SUBSTITUTED SERVICE.

Section 1. In what cases authorized. The laws of 1853 provide for a statutory equivalent for the personal service of a summons on a defendant residing in this State, whenever it shall satisfactorily appear to any court, or any judge of the supreme court, or any county judge, by the return or affidavit of any sheriff, deputy-sheriff, or constable authorized to serve or execute any process or paper for the commencement or in the prosecution of any action or proceeding, that proper and diligent effort has been made to serve any such process or paper on the defendant in such action, and that he cannot be found, or, if found, avoids or evades such service, so that the same cannot be made personally by proper diligence and effort. Laws of 1853, ch. 511.

By an amendment of this act in 1863, it was provided that none of the provisions of this act shall be deemed applicable to or in anywise relate to officers, soldiers or musicians while actually absent from their town or place of residence, and actually engaged in the army or military service of the United States, nor to any sailor or marine actually absent from his place of residence and actually engaged in the naval service of the United States, except in partition cases or actions, or proceedings where no personal claim is made against such party so employed. Laws of 1863, ch. 212.

The act of 1853 was evidently intended to supply a defect in the statutes, acknowledged in the case of Van Rensselaer v. Dunbar, 4 How. 151. See Foot v. Harris, 2 Abb. 454. It applies only to cases where the defendant cannot be found either in or out of the State, or, where being found, he avoids or evades service. Foot v.
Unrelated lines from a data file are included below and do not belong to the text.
===== config.mk =====
export PLATFORM = sky130hd
export DESIGN_NAME = trace_rst_sequencer
export DESIGN_NICKNAME = d
export VERILOG_FILES = /design/src/rtl/trace_rst_sequencer.sv
export SDC_FILE = /design/constraint.sdc
export NUM_CORES = 1
export LEC_CHECK = 0
export BUFFER_PORTS_ARGS = -buffer_cell sky130_fd_sc_hd__buf_2
export CAP_MARGIN = 15
export CORE_ASPECT_RATIO = 1.2
export CORE_UTILIZATION = 58
export DETAILED_ROUTE_END_ITERATION = 10
export PLACE_DENSITY = 0.95
export RECOVER_POWER = 50
export SLEW_MARGIN = 20
export SYNTH_ARGS = -nofsm -noshare
export SYNTH_HDL_FRONTEND = slang
export SYNTH_SLANG_ARGS = --single-unit

===== constraint.sdc =====
create_clock -name clk -period 6.1 [get_ports clk]
set_input_delay 1.22 -clock clk [delete_from_list [all_inputs] [get_ports clk]]
set_output_delay 1.22 -clock clk [all_outputs]
set_load 0.05 [all_outputs]

===== src/rtl/trace_rst_sequencer.sv =====
// Trace reset sequencer: reset synchronizer, free-running cycle counter and the
// IDLE/SETTLE/ACTIVE/DRAIN/DONE trace lifecycle. Drain timeout: TRACE_RST_SEQUENCER_TIMEOUT_EN.
module trace_rst_sequencer #(
    parameter int SETTLE_CYCLES = 3,
    parameter int DRAIN_TIMEOUT = 16,
    parameter int CNT_W         = 64
) (
    input  logic             clk,
    input  logic             rst,
    input  logic             stop_req,
    input  logic             agent_busy,
    output logic             rst_sync_n,
    output logic             trace_en,
    output logic             trace_start,
    output logic             trace_stop,
    output logic [CNT_W-1:0] clkcnt,
    output logic [2:0]       state,
    output logic             timeout_err
);

    typedef enum logic [2:0] {
        ST_IDLE   = 3'd0,
        ST_SETTLE = 3'd1,
        ST_ACTIVE = 3'd2,
        ST_DRAIN  = 3'd3,
        ST_DONE   = 3'd4
    } state_e;

    localparam int SET_W = (SETTLE_CYCLES > 1) ? $clog2(SETTLE_CYCLES) : 1;

    state_e             state_q, state_d;
    logic               sync1_q, sync1_d;
    logic               sync2_q, sync2_d;
    logic [SET_W-1:0]   settle_cnt_q, settle_cnt_d;
    logic               stop_pend_q, stop_pend_d;
    logic [CNT_W-1:0]   clkcnt_q, clkcnt_d;
    logic               trace_en_q, trace_en_d;
    logic               trace_start_q, trace_start_d;
    logic               trace_stop_q, trace_stop_d;
    logic               timeout_err_q, timeout_err_d;
    logic               settle_last;

`ifdef TRACE_RST_SEQUENCER_TIMEOUT_EN
    localparam int DR_W = (DRAIN_TIMEOUT > 1) ? $clog2(DRAIN_TIMEOUT) : 1;
    logic [DR_W-1:0]    drain_cnt_q, drain_cnt_d;
    logic               drain_last;
    assign drain_last = (int'(drain_cnt_q) == DRAIN_TIMEOUT - 1);
`endif

    assign settle_last = (int'(settle_cnt_q) == SETTLE_CYCLES - 1);

    always_comb begin
        // NOTE: every variable gets its default first so no path can infer a latch.
        state_d       = state_q;
        sync1_d       = 1'b1;
        sync2_d       = sync1_q;
        settle_cnt_d  = settle_cnt_q;
        stop_pend_d   = stop_pend_q;
        clkcnt_d      = clkcnt_q;
        timeout_err_d = timeout_err_q;
`ifdef TRACE_RST_SEQUENCER_TIMEOUT_EN
        drain_cnt_d   = drain_cnt_q;
`endif

        // Saturating count of cycles since the synchronized reset released.
        if (sync2_q && (clkcnt_q != '1)) clkcnt_d = clkcnt_q + 1'b1;

        case (state_q)
            ST_IDLE: begin
                if (stop_req) stop_pend_d = 1'b1;
                if (sync2_q) begin
                    settle_cnt_d = '0;
                    state_d      = (SETTLE_CYCLES == 0) ? ST_ACTIVE : ST_SETTLE;
                end
            end
            ST_SETTLE: begin
                if (stop_req) stop_pend_d = 1'b1;
                if (settle_last) state_d = ST_ACTIVE;
                else             settle_cnt_d = settle_cnt_q + 1'b1;
            end
            ST_ACTIVE: begin
                if (stop_pend_q || stop_req) begin
                    state_d = ST_DRAIN;
`ifdef TRACE_RST_SEQUENCER_TIMEOUT_EN
                    drain_cnt_d = '0;
`endif
                end
            end
            ST_DRAIN: begin
                if (!agent_busy) begin
                    state_d = ST_DONE;
                end
`ifdef TRACE_RST_SEQUENCER_TIMEOUT_EN
                else if (drain_last) begin
                    state_d       = ST_DONE;
                    timeout_err_d = 1'b1;
                end else begin
                    drain_cnt_d = drain_cnt_q + 1'b1;
                end
`endif
            end
            ST_DONE:  state_d = ST_DONE;
            default:  state_d = ST_IDLE;
        endcase

        // Outputs are registered from the next state so they align with it.
        trace_en_d    = (state_d == ST_ACTIVE);
        trace_start_d = (state_d == ST_ACTIVE) && (state_q != ST_ACTIVE);
        trace_stop_d  = (state_d == ST_DONE) && (state_q != ST_DONE);
    end

    always_ff @(posedge clk or negedge rst) begin
        // NOTE: sequential state uses non-blocking assignments only.
        if (!rst) begin
            state_q       <= ST_IDLE;
            sync1_q       <= 1'b0;
            sync2_q       <= 1'b0;
            settle_cnt_q  <= '0;
            stop_pend_q   <= 1'b0;
            clkcnt_q      <= '0;
            trace_en_q    <= 1'b0;
            trace_start_q <= 1'b0;
            trace_stop_q  <= 1'b0;
            timeout_err_q <= 1'b0;
`ifdef TRACE_RST_SEQUENCER_TIMEOUT_EN
            drain_cnt_q   <= '0;
`endif
        end else begin
            state_q       <= state_d;
            sync1_q       <= sync1_d;
            sync2_q       <= sync2_d;
            settle_cnt_q  <= settle_cnt_d;
            stop_pend_q   <= stop_pend_d;
            clkcnt_q      <= clkcnt_d;
            trace_en_q    <= trace_en_d;
            trace_start_q <= trace_start_d;
            trace_stop_q  <= trace_stop_d;
            timeout_err_q <= timeout_err_d;
`ifdef TRACE_RST_SEQUENCER_TIMEOUT_EN
            drain_cnt_q   <= drain_cnt_d;
`endif
        end
    end

    assign rst_sync_n  = sync2_q;
    assign trace_en    = trace_en_q;
    assign trace_start = trace_start_q;
    assign trace_stop  = trace_stop_q;
    assign clkcnt      = clkcnt_q;
    assign state       = state_q;
`ifdef TRACE_RST_SEQUENCER_TIMEOUT_EN
    assign timeout_err = timeout_err_q;
`else
    assign timeout_err = 1'b0;
`endif

endmodule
Harris, 2 id. 454. It does not apply where the defendant is temporarily absent from the State, without intent to evade personal service, and where his address is known. Collins v. Campfield, 9 How. 519; Jones v. Derby, 1 Abb. 458. See Baker v. Stephens, 10 Abb. N. S. 1.

Section 2. Affidavit or return. The essential facts to establish by affidavit are: (1) That the defendant is a resident of this. State. Collins v. Ryan, 32 Barb. 647. (2) That proper and diligent effort has been made to serve a summons on him without

Affidavit of inability to make personal service.
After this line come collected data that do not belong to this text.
`config.mk`:
```
export PLATFORM = sky130hd
export DESIGN_NAME = park_occupancy_ctrl
export DESIGN_NICKNAME = d
export VERILOG_FILES = /design/src/rtl/park_pkg.sv /design/src/rtl/park_edge_det.sv /design/src/rtl/park_occupancy_ctrl.sv
export SDC_FILE = /design/constraint.sdc
export NUM_CORES = 1
export LEC_CHECK = 0
export ABC_AREA = 1
export CAP_MARGIN = 20
export CORE_MARGIN = 8
export CORE_UTILIZATION = 50
export DETAILED_ROUTE_END_ITERATION = 16
export HOLD_SLACK_MARGIN = 0.15
export PLACE_DENSITY = 0.86
export SYNTH_ARGS = -nofsm -noshare
export SYNTH_HDL_FRONTEND = slang
export SYNTH_SLANG_ARGS = --single-unit
export TNS_END_PERCENT = 100
```
`constraint.sdc`:
```
create_clock -name clk -period 1.8 [get_ports clk]
set_input_delay 0.54 -clock clk [delete_from_list [all_inputs] [get_ports clk]]
set_output_delay 0.54 -clock clk [all_outputs]
set_load 0.01 [all_outputs]
```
avail, Baker v. Stephens, 10 Abb. N. S. 1, 27. (3) That he cannot be found either in or out of this State, or, if found, that he evades or avoids personal service. Foot v. Harris, 2 Abb. 454. (4) That he is not an officer, soldier, or musician in the army, or a sailor or marine in the navy of the United States, or if defendant is so employed, that the action is for the partition of real estate, or that no personal claim is made against him. Laws of 1863, ch. 212.

Affidavit of Inability to make Personal Service.

(Title of cause.)

(Venue.)

A. B., being duly sworn, says:

I. That he is (a deputy) sheriff of

county aforesaid. II. That a summons, a copy of which is hereunto annexed, was delivered to him for service upon the defendant, Y. Z. III. That the said Y. Z. resides in this State, to wit, at (state facts showing that he has a residence as alleged).

IV. That the deponent has made diligent and proper efforts to serve the said summons upon the said Y. Z. (stute what efforts have been made), but that the said Y. Z. cannot be found in or out of the State, nor can the deponent ascertain when he will be at home, although he has made diligent inquiry of

but that the said Y. Z. evades or avoids such service by (state concisely how such service is avoided), so that the said summons cannot be served properly by proper and diligent effort. (Jurat.)

(Signature.)

Affidavit that the Defendant is not a Soldier. (Title of cause.)

(Venue.)

C. D., being duly sworn, says:

That he is acquainted with Y. Z., the defendant in this action referred to in the annexed affidavit, and that the said defendant is not an officer, soldier or musician, actually absent from his place of residence, and actually engaged in the army or military service of the United States, nor a sailor or marine actually absent from his place of residence, and actually engaged in the naval service of the United States, but that he is (state defendant's occupation, if he has any).

Affidavit of the Nature of the Action, or of no Personal Claim when Defendant is a Soldier, etc.

(Title and Venue.)

E. F., being duly sworn, says:

I. That he is the attorney of the plaintiff in this action.